Hydrophysical characteristics in water-repellent tropical Eucalyptus, Pine, and Casuarina plantation forest soils

Abstract

Abstract Soil water repellency (SWR) reduces the rates of wetting in dry soils and is known to interfere with water movement into as well as within the soils. The objective of this study was to investigate the hydrophysical characteristics of three water-repellent tropical exotic plantation forest soils in wet and dry seasons. The study sites were Eucalyptus grandis (EG), Pinus caribaea (PC), and Casuarina equisetifolia (CE) plantation forest soils located in the up-country intermediate zone (EG and PC), and low-country dry zone (CE). Field experiments were conducted to measure the infiltration rate, unsaturated hydraulic conductivity (k), water sorptivity (S W).
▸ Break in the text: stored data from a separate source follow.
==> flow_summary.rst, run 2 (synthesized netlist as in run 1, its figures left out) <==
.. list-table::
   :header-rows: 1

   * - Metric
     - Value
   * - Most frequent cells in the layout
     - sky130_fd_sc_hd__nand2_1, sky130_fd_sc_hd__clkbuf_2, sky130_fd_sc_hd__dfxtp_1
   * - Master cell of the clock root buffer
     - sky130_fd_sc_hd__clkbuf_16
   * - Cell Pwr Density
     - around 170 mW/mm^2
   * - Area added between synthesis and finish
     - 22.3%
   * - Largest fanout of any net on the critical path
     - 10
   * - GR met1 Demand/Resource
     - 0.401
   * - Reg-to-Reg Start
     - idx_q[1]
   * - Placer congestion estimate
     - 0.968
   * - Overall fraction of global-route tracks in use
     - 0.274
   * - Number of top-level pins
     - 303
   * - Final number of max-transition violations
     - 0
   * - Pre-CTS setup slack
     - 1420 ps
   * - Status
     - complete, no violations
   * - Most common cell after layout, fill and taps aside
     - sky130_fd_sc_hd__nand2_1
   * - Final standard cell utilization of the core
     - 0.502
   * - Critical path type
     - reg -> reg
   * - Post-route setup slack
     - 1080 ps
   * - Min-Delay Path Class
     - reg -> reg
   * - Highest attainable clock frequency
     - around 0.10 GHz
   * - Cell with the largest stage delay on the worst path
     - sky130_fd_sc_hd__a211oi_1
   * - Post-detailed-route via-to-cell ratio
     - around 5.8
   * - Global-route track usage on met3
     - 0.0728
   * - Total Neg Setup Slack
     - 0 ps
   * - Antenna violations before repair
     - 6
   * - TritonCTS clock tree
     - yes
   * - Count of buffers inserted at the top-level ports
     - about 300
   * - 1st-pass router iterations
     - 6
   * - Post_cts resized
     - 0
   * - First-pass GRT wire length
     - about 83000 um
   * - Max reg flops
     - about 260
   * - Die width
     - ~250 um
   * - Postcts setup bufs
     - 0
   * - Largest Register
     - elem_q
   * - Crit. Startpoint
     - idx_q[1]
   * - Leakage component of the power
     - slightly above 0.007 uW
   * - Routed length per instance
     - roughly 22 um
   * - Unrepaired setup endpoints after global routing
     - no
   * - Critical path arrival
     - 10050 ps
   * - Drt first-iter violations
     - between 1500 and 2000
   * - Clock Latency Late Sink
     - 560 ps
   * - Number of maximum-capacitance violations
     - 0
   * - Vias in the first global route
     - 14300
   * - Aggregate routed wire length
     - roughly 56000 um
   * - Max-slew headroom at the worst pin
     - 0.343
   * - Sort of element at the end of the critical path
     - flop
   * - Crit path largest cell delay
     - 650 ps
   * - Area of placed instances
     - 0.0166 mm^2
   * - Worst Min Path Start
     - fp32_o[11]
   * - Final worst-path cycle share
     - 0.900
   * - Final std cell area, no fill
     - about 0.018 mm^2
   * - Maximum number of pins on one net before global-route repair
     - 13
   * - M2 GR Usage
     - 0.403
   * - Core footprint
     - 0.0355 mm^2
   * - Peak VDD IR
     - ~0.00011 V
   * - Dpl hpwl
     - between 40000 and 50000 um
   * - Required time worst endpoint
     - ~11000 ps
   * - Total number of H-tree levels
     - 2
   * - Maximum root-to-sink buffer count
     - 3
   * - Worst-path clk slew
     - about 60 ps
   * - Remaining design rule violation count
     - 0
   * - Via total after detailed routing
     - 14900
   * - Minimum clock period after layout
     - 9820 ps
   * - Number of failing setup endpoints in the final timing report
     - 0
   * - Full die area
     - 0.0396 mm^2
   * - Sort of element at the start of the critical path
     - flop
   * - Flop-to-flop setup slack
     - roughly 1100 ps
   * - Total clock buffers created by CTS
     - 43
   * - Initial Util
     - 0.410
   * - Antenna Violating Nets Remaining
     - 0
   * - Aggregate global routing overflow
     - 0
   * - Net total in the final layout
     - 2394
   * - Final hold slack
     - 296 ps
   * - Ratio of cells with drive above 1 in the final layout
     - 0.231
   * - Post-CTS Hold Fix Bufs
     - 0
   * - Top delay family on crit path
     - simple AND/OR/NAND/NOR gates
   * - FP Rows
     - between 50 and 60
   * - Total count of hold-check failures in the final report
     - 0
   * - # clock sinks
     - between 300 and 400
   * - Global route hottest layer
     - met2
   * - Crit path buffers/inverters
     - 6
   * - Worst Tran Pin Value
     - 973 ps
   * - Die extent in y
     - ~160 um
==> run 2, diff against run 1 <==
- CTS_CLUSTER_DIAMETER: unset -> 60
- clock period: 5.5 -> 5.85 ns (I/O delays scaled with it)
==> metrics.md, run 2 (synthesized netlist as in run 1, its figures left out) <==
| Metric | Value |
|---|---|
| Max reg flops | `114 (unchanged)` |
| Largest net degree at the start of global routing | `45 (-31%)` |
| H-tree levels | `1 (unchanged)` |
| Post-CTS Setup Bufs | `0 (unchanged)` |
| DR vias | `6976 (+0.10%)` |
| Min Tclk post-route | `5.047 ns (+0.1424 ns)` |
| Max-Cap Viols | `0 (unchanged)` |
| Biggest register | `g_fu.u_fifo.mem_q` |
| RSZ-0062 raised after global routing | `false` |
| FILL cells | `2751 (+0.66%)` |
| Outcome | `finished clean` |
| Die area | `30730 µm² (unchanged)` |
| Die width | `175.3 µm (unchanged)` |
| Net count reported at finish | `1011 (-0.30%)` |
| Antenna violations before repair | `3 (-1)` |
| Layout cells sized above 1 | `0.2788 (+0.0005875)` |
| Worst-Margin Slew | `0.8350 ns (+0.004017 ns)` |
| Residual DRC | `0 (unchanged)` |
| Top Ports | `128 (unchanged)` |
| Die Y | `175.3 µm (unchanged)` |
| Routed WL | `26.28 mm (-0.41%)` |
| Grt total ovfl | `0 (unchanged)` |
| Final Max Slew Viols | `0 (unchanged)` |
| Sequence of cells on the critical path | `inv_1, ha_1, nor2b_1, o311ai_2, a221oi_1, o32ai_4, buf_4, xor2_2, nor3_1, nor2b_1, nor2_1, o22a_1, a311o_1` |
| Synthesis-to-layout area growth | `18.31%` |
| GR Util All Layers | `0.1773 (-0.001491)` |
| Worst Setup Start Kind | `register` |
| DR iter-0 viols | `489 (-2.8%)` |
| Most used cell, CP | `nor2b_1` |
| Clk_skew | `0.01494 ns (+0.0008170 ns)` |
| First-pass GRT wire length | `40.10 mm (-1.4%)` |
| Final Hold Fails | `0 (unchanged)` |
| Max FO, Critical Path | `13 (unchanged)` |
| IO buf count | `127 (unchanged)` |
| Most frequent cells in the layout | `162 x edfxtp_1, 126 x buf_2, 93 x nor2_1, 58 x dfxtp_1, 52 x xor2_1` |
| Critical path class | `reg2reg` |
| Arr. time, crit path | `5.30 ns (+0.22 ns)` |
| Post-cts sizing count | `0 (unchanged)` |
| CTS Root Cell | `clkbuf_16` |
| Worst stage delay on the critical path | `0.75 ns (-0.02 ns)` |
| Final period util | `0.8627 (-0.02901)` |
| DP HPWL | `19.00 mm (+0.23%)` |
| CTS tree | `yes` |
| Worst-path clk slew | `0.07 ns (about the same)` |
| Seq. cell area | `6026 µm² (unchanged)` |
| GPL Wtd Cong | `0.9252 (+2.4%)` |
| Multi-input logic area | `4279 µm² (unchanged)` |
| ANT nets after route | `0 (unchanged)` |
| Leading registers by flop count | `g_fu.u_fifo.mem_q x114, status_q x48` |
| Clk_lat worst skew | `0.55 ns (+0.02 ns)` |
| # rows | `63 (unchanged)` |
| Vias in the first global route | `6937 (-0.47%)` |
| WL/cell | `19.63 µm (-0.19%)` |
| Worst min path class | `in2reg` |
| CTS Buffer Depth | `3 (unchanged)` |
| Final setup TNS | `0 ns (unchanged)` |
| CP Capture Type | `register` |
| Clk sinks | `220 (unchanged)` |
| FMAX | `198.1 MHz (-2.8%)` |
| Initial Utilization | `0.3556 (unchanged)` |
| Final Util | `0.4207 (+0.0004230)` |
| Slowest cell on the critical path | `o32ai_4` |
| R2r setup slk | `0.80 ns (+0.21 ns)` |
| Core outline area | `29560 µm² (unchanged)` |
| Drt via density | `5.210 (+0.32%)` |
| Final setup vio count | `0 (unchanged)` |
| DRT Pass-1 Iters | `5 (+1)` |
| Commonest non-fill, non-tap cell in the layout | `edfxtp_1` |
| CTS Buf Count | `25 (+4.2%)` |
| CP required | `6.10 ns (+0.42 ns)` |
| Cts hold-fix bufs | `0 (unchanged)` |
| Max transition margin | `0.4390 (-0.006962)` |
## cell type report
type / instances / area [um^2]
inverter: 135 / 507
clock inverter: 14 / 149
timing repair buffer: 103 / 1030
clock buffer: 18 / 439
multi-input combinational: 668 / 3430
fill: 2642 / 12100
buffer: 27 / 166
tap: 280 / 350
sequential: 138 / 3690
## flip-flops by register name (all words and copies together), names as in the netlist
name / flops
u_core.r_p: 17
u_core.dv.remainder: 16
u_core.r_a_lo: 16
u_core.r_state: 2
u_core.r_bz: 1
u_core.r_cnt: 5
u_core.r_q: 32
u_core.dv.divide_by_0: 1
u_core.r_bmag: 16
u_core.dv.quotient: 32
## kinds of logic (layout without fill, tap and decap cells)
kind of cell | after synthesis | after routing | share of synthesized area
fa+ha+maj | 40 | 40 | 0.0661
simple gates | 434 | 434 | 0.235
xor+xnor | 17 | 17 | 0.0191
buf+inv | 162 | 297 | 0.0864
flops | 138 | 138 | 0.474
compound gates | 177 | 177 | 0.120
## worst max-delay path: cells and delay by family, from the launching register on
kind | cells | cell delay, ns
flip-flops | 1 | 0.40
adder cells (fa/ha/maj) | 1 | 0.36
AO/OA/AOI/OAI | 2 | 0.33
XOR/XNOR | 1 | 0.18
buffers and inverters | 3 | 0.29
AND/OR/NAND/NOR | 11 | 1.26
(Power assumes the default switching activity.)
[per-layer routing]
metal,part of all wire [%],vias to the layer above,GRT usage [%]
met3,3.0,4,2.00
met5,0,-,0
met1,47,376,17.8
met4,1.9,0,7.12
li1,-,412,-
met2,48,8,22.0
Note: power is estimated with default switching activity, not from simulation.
--- src/rtl/lsu_ctrl.sv ---
// lsu_ctrl: single-outstanding load/store controller between pipeline and dmem
module lsu_ctrl
    import lsu_ctrl_pkg::*;
#(
    parameter int TIMEOUT_CYCLES = 255
) (
    input  logic        clk,
    input  logic        rst,
    input  logic        req_valid,
    output logic        req_ready,
    input  logic        req_we,
    input  logic [2:0]  req_funct3,
    input  logic [31:0] req_addr,
    input  logic [31:0] req_wdata,
    output logic        mem_valid,
    input  logic        mem_ready,
    output logic [31:0] mem_addr,
    output logic        mem_we,
    output logic [3:0]  mem_wmask,
    output logic [31:0] mem_wdata,
    input  logic        mem_rvalid,
    input  logic [31:0] mem_rdata,
    output logic        resp_valid,
    output logic [31:0] resp_rdata,
    output logic [2:0]  resp_ld_sel,
    output logic [1:0]  resp_shamt,
    output logic        resp_fault,
    output logic        stall
);

    logic [1:0]  state_q, state_d;
    req_t        req_q, req_d;
    logic [31:0] wdata_q, wdata_d;
    logic [3:0]  wmask_q, wmask_d;
    logic [7:0]  cnt_q, cnt_d;
    logic [31:0] resp_rdata_q, resp_rdata_d;
    logic [2:0]  resp_ld_sel_q, resp_ld_sel_d;
    logic [1:0]  resp_shamt_q, resp_shamt_d;
    logic        resp_fault_q, resp_fault_d;
    logic [3:0]  al_wmask;
    logic [31:0] al_wdata;
    logic        accept, dec_fault, fa, active, done, timeout;

    st_align u_st_align (
        .we_i     (req_we),
        .funct3_i (req_funct3),
        .off_i    (req_addr[1:0]),
        .wdata_i  (req_wdata),
        .wmask_o  (al_wmask),
        .wdata_o  (al_wdata)
    );

    // decode, FSM transitions, timeout counter and response capture
    always_comb begin
        accept    = req_valid && (state_q == S_IDLE);
        dec_fault = !f3_legal(req_we, req_funct3) ||
                    ((req_funct3 == F3_W) && (req_addr[1:0] != 2'b00)) ||
                    (((req_funct3 == F3_H) || (req_funct3 == F3_HU)) && (req_addr[1:0] == 2'b11));
        fa        = accept && dec_fault;
        active    = (state_q == S_ISSUE) || (state_q == S_WAIT);
        done      = ((state_q == S_ISSUE) && mem_ready && mem_rvalid) ||
                    ((state_q == S_WAIT) && mem_rvalid);
        timeout   = active && !done && (cnt_q == 8'(TIMEOUT_CYCLES - 1));
        state_d   = accept ? (dec_fault ? S_RESP : S_ISSUE) :
                    (done || timeout) ? S_RESP :
                    ((state_q == S_ISSUE) && mem_ready) ? S_WAIT :
                    (state_q == S_RESP) ? S_IDLE : state_q;
        req_d     = accept ? '{addr: {req_addr[31:2], 2'b00}, we: req_we, f3: req_funct3, off: req_addr[1:0]} : req_q;
        wdata_d   = accept ? al_wdata : wdata_q;
        wmask_d   = accept ? al_wmask : wmask_q;
        cnt_d     = accept ? 8'd0 : active ? cnt_q + 8'd1 : cnt_q;
        resp_fault_d  = (fa || timeout) ? 1'b1 : done ? 1'b0 : resp_fault_q;
        resp_ld_sel_d = done ? (req_q.we ? LD_B : ld_sel_of(req_q.f3)) :
                        (fa || timeout) ? LD_B : resp_ld_sel_q;
        resp_rdata_d  = done ? (req_q.we ? 32'h0 : mem_rdata) :
                        (fa || timeout) ? 32'h0 : resp_rdata_q;
        resp_shamt_d  = fa ? req_addr[1:0] : (done || timeout) ? req_q.off : resp_shamt_q;
    end

    // state and datapath registers with synchronous reset
    always_ff @(posedge clk) begin
        if (rst) begin
            state_q       <= S_IDLE;
            req_q         <= '0;
            wdata_q       <= '0;
            wmask_q       <= '0;
            cnt_q         <= '0;
            resp_rdata_q  <= '0;
            resp_ld_sel_q <= '0;
            resp_shamt_q  <= '0;
            resp_fault_q  <= 1'b0;
        end else begin
            state_q       <= state_d;
            req_q         <= req_d;
            wdata_q       <= wdata_d;
            wmask_q       <= wmask_d;
            cnt_q         <= cnt_d;
            resp_rdata_q  <= resp_rdata_d;
            resp_ld_sel_q <= resp_ld_sel_d;
            resp_shamt_q  <= resp_shamt_d;
            resp_fault_q  <= resp_fault_d;
        end
    end

    assign req_ready   = state_q == S_IDLE;
    assign stall       = state_q != S_IDLE;
    assign mem_valid   = state_q == S_ISSUE;
    assign mem_addr    = req_q.addr;
    assign mem_we      = mem_valid && req_q.we;
    assign mem_wmask   = mem_valid ? wmask_q : 4'b0000;
    assign mem_wdata   = wdata_q;
    assign resp_valid  = state_q == S_RESP;
    assign resp_rdata  = resp_rdata_q;
    assign resp_ld_sel = resp_ld_sel_q;
    assign resp_shamt  = resp_shamt_q;
    assign resp_fault  = resp_fault_q;

endmodule
`src/rtl/arb_pkg.sv`:
```
// Shared types and helpers for the grant mux that sits downstream of the round-robin arbiter.
package arb_pkg;

  // Ownership state of the output channel: free for arbitration, or held by one packet.
  typedef enum logic {
    ST_IDLE,
    ST_LOCKED
  } lock_state_e;

  // Widest request vector the one-hot checker accepts; narrower vectors are zero-extended.
  localparam int MaxRequests = 64;

  function automatic int idx_width(input int n);
    return $clog2(n);
  endfunction

  // Zero-extension keeps one-hotness, so callers pass a cast of their own narrower vector.
  function automatic logic is_onehot(input logic [MaxRequests-1:0] vec);
    return (vec != '0) && ((vec & (vec - MaxRequests'(1))) == '0);
  endfunction

endpackage

```
`src/rtl/arb_grant_mux_onehot_to_index.sv`:
```
// Converts a grant vector into a binary requester index; the lowest set bit wins.
module onehot_to_index
  import arb_pkg::*;
#(
  parameter int NumRequests = 8,
  localparam int IdxWidth = idx_width(NumRequests)
) (
  input  logic [NumRequests-1:0] onehot,
  output logic [IdxWidth-1:0]    index,
  output logic                   valid
);

  // Scan from the top down so the lowest set bit is the last one written.
  always_comb begin
    index = '0;
    valid = 1'b0;
    for (int i = NumRequests - 1; i >= 0; i--) begin
      if (onehot[i]) begin
        index = IdxWidth'(i);
        valid = 1'b1;
      end
    end
  end

endmodule

```
`src/rtl/arb_grant_mux.sv`:
```
// Shares one registered output channel between N valid/ready requesters using an external
// round-robin arbiter, holds ownership for multi-beat packets and flags bad grants.
module arb_grant_mux
  import arb_pkg::*;
#(
  parameter int NumRequests = 8,
  parameter int DataWidth = 32,
  localparam int IdxWidth = idx_width(NumRequests)
) (
  input  logic                                  clk,
  input  logic                                  rstN,
  input  logic [NumRequests-1:0]                in_valid,
  output logic [NumRequests-1:0]                in_ready,
  input  logic [NumRequests-1:0][DataWidth-1:0] in_data,
  input  logic [NumRequests-1:0]                in_last,
  output logic [NumRequests-1:0]                arb_req,
  input  logic [NumRequests-1:0]                arb_grant,
  output logic                                  out_valid,
  input  logic                                  out_ready,
  output logic [DataWidth-1:0]                  out_data,
  output logic                                  out_last,
  output logic [IdxWidth-1:0]                   out_index,
  output logic                                  err
);

  lock_state_e          state_q, state_d;
  logic [IdxWidth-1:0]  lock_idx_q, lock_idx_d;
  logic                 out_valid_q, out_valid_d;
  logic [DataWidth-1:0] out_data_q, out_data_d;
  logic                 out_last_q, out_last_d;
  logic [IdxWidth-1:0]  out_index_q, out_index_d;
  logic                 err_q, err_d;

  logic                   accept;
  logic                   grant_bad;
  logic                   grant_valid;
  logic                   xfer;
  logic [IdxWidth-1:0]    grant_idx;
  logic [IdxWidth-1:0]    sel_idx;
  logic [NumRequests-1:0] lock_onehot;

  // The slice can take a beat when empty or being drained this cycle.
  assign accept = !out_valid_q || out_ready;

  // Requests are withheld while locked or stalled so the arbiter's rotation does not advance.
  assign arb_req = (state_q == ST_IDLE && accept) ? in_valid : '0;

  assign lock_onehot = NumRequests'(1) << lock_idx_q;

  onehot_to_index #(
    .NumRequests(NumRequests)
  ) u_grant_idx (
    .onehot(arb_grant),
    .index (grant_idx),
    .valid (grant_valid)
  );

  // Grant checking, ready generation, payload mux and next-state for lock and output slice.
  always_comb begin
    in_ready    = '0;
    sel_idx     = lock_idx_q;
    xfer        = 1'b0;
    state_d     = state_q;
    lock_idx_d  = lock_idx_q;
    out_valid_d = out_valid_q;
    out_data_d  = out_data_q;
    out_last_d  = out_last_q;
    out_index_d = out_index_q;
    err_d       = err_q;

    grant_bad = ((arb_grant != '0) || (arb_req != '0)) &&
                !(is_onehot(MaxRequests'(arb_grant)) && ((arb_grant & ~arb_req) == '0));

    if (state_q == ST_IDLE) begin
      sel_idx = grant_idx;
      if (accept && !grant_bad && grant_valid) begin
        in_ready = arb_grant;
      end
    end else if (accept) begin
      in_ready = lock_onehot;
    end

    xfer = |(in_valid & in_ready);

    if (grant_bad) begin
      err_d = 1'b1;
    end

    if (xfer) begin
      out_valid_d = 1'b1;
      out_data_d  = in_data[sel_idx];
      out_last_d  = in_last[sel_idx];
      out_index_d = sel_idx;
      if (state_q == ST_IDLE && !in_last[sel_idx]) begin
        state_d    = ST_LOCKED;
        lock_idx_d = sel_idx;
      end else if (state_q == ST_LOCKED && in_last[sel_idx]) begin
        state_d = ST_IDLE;
      end
    end else if (out_ready) begin
      out_valid_d = 1'b0;
    end
  end

  // Packet ownership register.
  always_ff @(posedge clk or negedge rstN) begin
    if (!rstN) begin
      state_q    <= ST_IDLE;
      lock_idx_q <= '0;
    end else begin
      state_q    <= state_d;
      lock_idx_q <= lock_idx_d;
    end
  end

  // Registered output slice.
  always_ff @(posedge clk or negedge rstN) begin
    if (!rstN) begin
      out_valid_q <= 1'b0;
      out_data_q  <= '0;
      out_last_q  <= 1'b0;
      out_index_q <= '0;
    end else begin
      out_valid_q <= out_valid_d;
      out_data_q  <= out_data_d;
      out_last_q  <= out_last_d;
      out_index_q <= out_index_d;
    end
  end

  // Sticky protocol error flag.
  always_ff @(posedge clk or negedge rstN) begin
    if (!rstN) begin
      err_q <= 1'b0;
    end else begin
      err_q <= err_d;
    end
  end

  assign out_valid = out_valid_q;
  assign out_data  = out_data_q;
  assign out_last  = out_last_q;
  assign out_index = out_index_q;
  assign err       = err_q;

endmodule
```
===== src/rtl/prim_clk_gate.sv =====
// Glitch-free clock gate with test bypass,
// idle hold-off and saturating activity counter.
module prim_clk_gate
  import prim_clk_gate_pkg::*;
#(
  parameter int IdleDelay = 0,
  parameter int CntWidth  = CntWidthDef
) (
  input  logic                clk_i,
  input  logic                rst_ni,
  input  logic                en_i,
  input  logic                test_en_i,
  input  logic                cnt_clr_i,
  output logic                clk_o,
  output logic                en_status_o,
  output logic [CntWidth-1:0] active_cnt_o
);

  localparam logic [CntWidth-1:0] CntMax = '1;

  logic hold_act;
  logic en_eff;
  logic lat_rst_n;
  logic en_lat;

  if (IdleDelay > 0) begin : g_hold
    localparam int HW = hold_width(IdleDelay);
    localparam logic [HW-1:0] HoldLoad = HW'(IdleDelay);

    logic [HW-1:0] hold_q;

    // Reload on enable, else count down to zero.
    always_ff @(posedge clk_i or negedge rst_ni) begin
      if (!rst_ni) begin
        hold_q <= '0;
      end else if (en_i) begin
        hold_q <= HoldLoad;
      end else if (hold_q != '0) begin
        hold_q <= hold_q - HW'(1);
      end
    end

    assign hold_act = (hold_q != '0);
  end else begin : g_no_hold
    assign hold_act = 1'b0;
  end

  assign en_eff = en_i | test_en_i | hold_act;

  // Scan must keep the gate usable while in reset.
  assign lat_rst_n = rst_ni | test_en_i;

  prim_clk_gate_latch u_latch (
    .clk       (clk_i),
    .rst_n     (lat_rst_n),
    .en        (en_eff),
    .en_lat    (en_lat),
    .clk_gated (clk_o)
  );

  assign en_status_o = en_lat;

  // Count edges with the gate open; clear wins.
  always_ff @(posedge clk_i or negedge rst_ni) begin
    if (!rst_ni) begin
      active_cnt_o <= '0;
    end else if (cnt_clr_i) begin
      active_cnt_o <= '0;
    end else if (en_lat && active_cnt_o != CntMax) begin
      active_cnt_o <= active_cnt_o + CntWidth'(1);
    end
  end

endmodule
Laboratory experiments were conducted to measure the potential SWR and water entry value (h we). All three soils showed higher SWR in the dry season, where CE soils showed the highest. The EG soils showed the highest SWR in the wet season. Although SWR in all soils decreased with increasing depth in the wet season, only CE soils showed a significant decrease in SWR with soil depth in the dry season. Compared with the wet season, the k(–1 cm) was lower and h we was higher in the dry season. However, S W did not show a significant difference between wet and dry seasons. Initial infiltration rate and k(–1 cm) showed a negative correlation with contact angle in all three soils. Soils showed positive linear correlations between k(–1 cm) and S W, and negative linear correlations between S W and h we showing that surface water absorption is related to both subsurface unsaturated water flow and surface water entry pressure. It was clear that the water entry into soils and the subsurface water flow were hindered by the SWR. High water entry values in the dry season predict high potentials for intensified surface runoff and topsoil erosion. Future research will be required on the interactions between soil biology and soil properties such as pore structure that would influence water flow into and within soils.